Enduring the dank dark winters of Toronto should qualify a person for sainthood. The Catholic Church has nominated candidates for this exalted position who have suffered far less. During the miserable month of January, dawn breaks late in the pewter-gray mornings, and twilight slips away prematurely at day’s end. Heavy snow-clouds obscure the skies, and when the sun does deign to grace us with its presence, it bestows tepid warmth upon a populace all too weary of the low light and numbing cold. People huddle in streetcar and bus shelters, their coat-collars turned-up against the chilling north winds, which bite the backside and penetrate the bone-marrow.

February, the soul-mate of January, continues to bestow relentless blasts of frigid air and thumb-sucking temperatures.
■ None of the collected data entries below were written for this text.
<file path="src/rtl/pump_cmd_decoder.sv">
// Front-panel button conditioning and command decoding for pump_controller.
// Five sync+debounce lanes feed a one-command-per-cycle arbiter.
module pump_cmd_decoder #(
  parameter int DEBOUNCE_CYCLES = 20_000
) (
  input  logic       clk,
  input  logic       rst_n,
  input  logic       btn_frag,
  input  logic       btn_timer,
  input  logic       btn_start,
  input  logic       btn_stop,
  input  logic       btn_manual,
  output logic [1:0] fragrance_select,
  output logic [1:0] timer_select,
  output logic       pump_on,
  output logic       pump_off,
  output logic       manual_on,
  output logic [2:0] pump_active
);

  localparam int CW = $clog2(DEBOUNCE_CYCLES) + 1;
  localparam logic [CW-1:0] CMAX = CW'(DEBOUNCE_CYCLES - 1);

  // lane order: frag, timer, start, stop, manual
  logic [4:0]    w_btn;
  logic [4:0]    r_s1;
  logic [4:0]    r_s2;
  logic [4:0]    r_stable;
  logic [4:0]    r_stable_d;
  logic [4:0]    w_press;
  logic [CW-1:0] r_cnt [5];

  assign w_btn = {btn_manual, btn_stop, btn_start,
                  btn_timer, btn_frag};

  always_ff @(posedge clk or negedge rst_n) begin
    if (!rst_n) begin
      r_s1       <= '0;
      r_s2       <= '0;
      r_stable   <= '0;
      r_stable_d <= '0;
      for (int i = 0; i < 5; i++) r_cnt[i] <= '0;
    end else begin
      r_s1       <= w_btn;
      r_s2       <= r_s1;
      r_stable_d <= r_stable;
      for (int i = 0; i < 5; i++) begin
        if (r_s2[i] == r_stable[i]) begin
          r_cnt[i] <= '0;
        end else if (r_cnt[i] == CMAX) begin
          r_stable[i] <= r_s2[i];
          r_cnt[i]    <= '0;
        end else begin
          r_cnt[i] <= r_cnt[i] + 1'b1;
        end
      end
    end
  end

  assign w_press = r_stable & ~r_stable_d;

  logic       w_frag;
  logic       w_timer;
  logic       w_start;
  logic       w_stop;
  logic       w_manual;
  logic       w_on;
  logic       w_off;
  logic       w_man;
  logic [1:0] w_frag_nxt;
  logic [1:0] w_timer_nxt;
  logic [2:0] w_set;
  logic [2:0] w_active_nxt;
  logic [1:0] r_frag;
  logic [1:0] r_timer;
  logic [2:0] r_active;
  logic       r_on;
  logic       r_off;
  logic       r_man;

  assign {w_manual, w_stop, w_start, w_timer, w_frag} = w_press;

  always_comb begin
    w_on         = w_start & ~w_stop;
    w_off        = w_stop;
    w_man        = w_manual & ~w_stop & ~w_start;
    w_frag_nxt   = r_frag;
    w_timer_nxt  = r_timer;
    w_set        = 3'b000;
    w_active_nxt = r_active;
    // frag advance yields to any command so the pump index is stable
    if (w_frag && !(w_start || w_stop || w_manual))
      w_frag_nxt = (r_frag == 2'd2) ? 2'd0 : r_frag + 2'd1;
    if (w_timer)
      w_timer_nxt = (r_timer == 2'd2) ? 2'd0 : r_timer + 2'd1;
    unique case (r_frag)
      2'd0:    w_set = 3'b001;
      2'd1:    w_set = 3'b010;
      2'd2:    w_set = 3'b100;
      default: w_set = 3'b000;
    endcase
    if (w_off)
      w_active_nxt = 3'b000;
    else if (w_on)
      w_active_nxt = r_active | w_set;
  end

  always_ff @(posedge clk or negedge rst_n) begin
    if (!rst_n) begin
      r_frag   <= '0;
      r_timer  <= '0;
      r_active <= '0;
      r_on     <= 1'b0;
      r_off    <= 1'b0;
      r_man    <= 1'b0;
    end else begin
      r_frag   <= w_frag_nxt;
      r_timer  <= w_timer_nxt;
      r_active <= w_active_nxt;
      r_on     <= w_on;
      r_off    <= w_off;
      r_man    <= w_man;
    end
  end

  assign fragrance_select = r_frag;
  assign timer_select     = r_timer;
  assign pump_on          = r_on;
  assign pump_off         = r_off;
  assign manual_on        = r_man;
  assign pump_active      = r_active;

endmodule

</file>
<file path="config.mk">
export PLATFORM = sky130hd
export DESIGN_NAME = pump_cmd_decoder
export DESIGN_NICKNAME = d
export VERILOG_FILES = /design/src/rtl/pump_cmd_decoder.sv
export SDC_FILE = /design/constraint.sdc
export NUM_CORES = 1
export LEC_CHECK = 0
export CAP_MARGIN = 30
export CORE_ASPECT_RATIO = 0.5
export CORE_UTILIZATION = 50
export DETAILED_ROUTE_END_ITERATION = 10
export GPL_TIMING_DRIVEN = 0
export PLACE_DENSITY = 0.77
export SLEW_MARGIN = 10
export SYNTH_ARGS = -nofsm -noshare
export SYNTH_HDL_FRONTEND = slang
export SYNTH_SLANG_ARGS = --single-unit
</file>
<file path="constraint.sdc">
create_clock -name clk -period 2.05 [get_ports clk]
set_input_delay 0.41 -clock clk [delete_from_list [all_inputs] [get_ports clk]]
set_output_delay 0.41 -clock clk [all_outputs]
set_load 0.01 [all_outputs]
</file>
March and April cruelly tease, as they masquerade as harbingers of spring while dumping slushy snow across Toronto’s grand avenues and narrow streets. The modest backyard gardens and majestic river valleys suffer in silence, held firmly in winter’s freezing grasp.

I could have saved a lot of time and effort and not written the above literary masterpiece by simply saying, “Winter in Toronto sucks.” This says it all.

When John Collins negotiated the Toronto Purchase from the Mississauga Indians in 1787, he paid 17,000 pounds for 250,880 acres of land. The site of today’s Toronto was included in this real estate swindle. However, in modern times, by the time the end of March arrives, a person wonders who swindled whom. Was the land nestled around the wind-swept shoreline of Lake Ontario worth the purchase price?

Such pessimism disappears when spring finally arrives and spreads its gentle warmth across the verdant avenues and forested valleys of Toronto. Scented lilacs and wisteria hang over garden fences and brick walls. Crocuses of various hues, yellow white and purple, grace the lawns and laneway gardens. When the daffodils splash their yellow glory across the flower beds of the city, and splash abundantly across neighbourhood parks, we are reassured that the Toronto Purchase was indeed a bargain. The annual displays of blazing tulips rescue Toronto from natures’ drab winter colours. Tulips are natures way of ensuring those of us that live in northern latitudes that winter is past, and all is right with the world. 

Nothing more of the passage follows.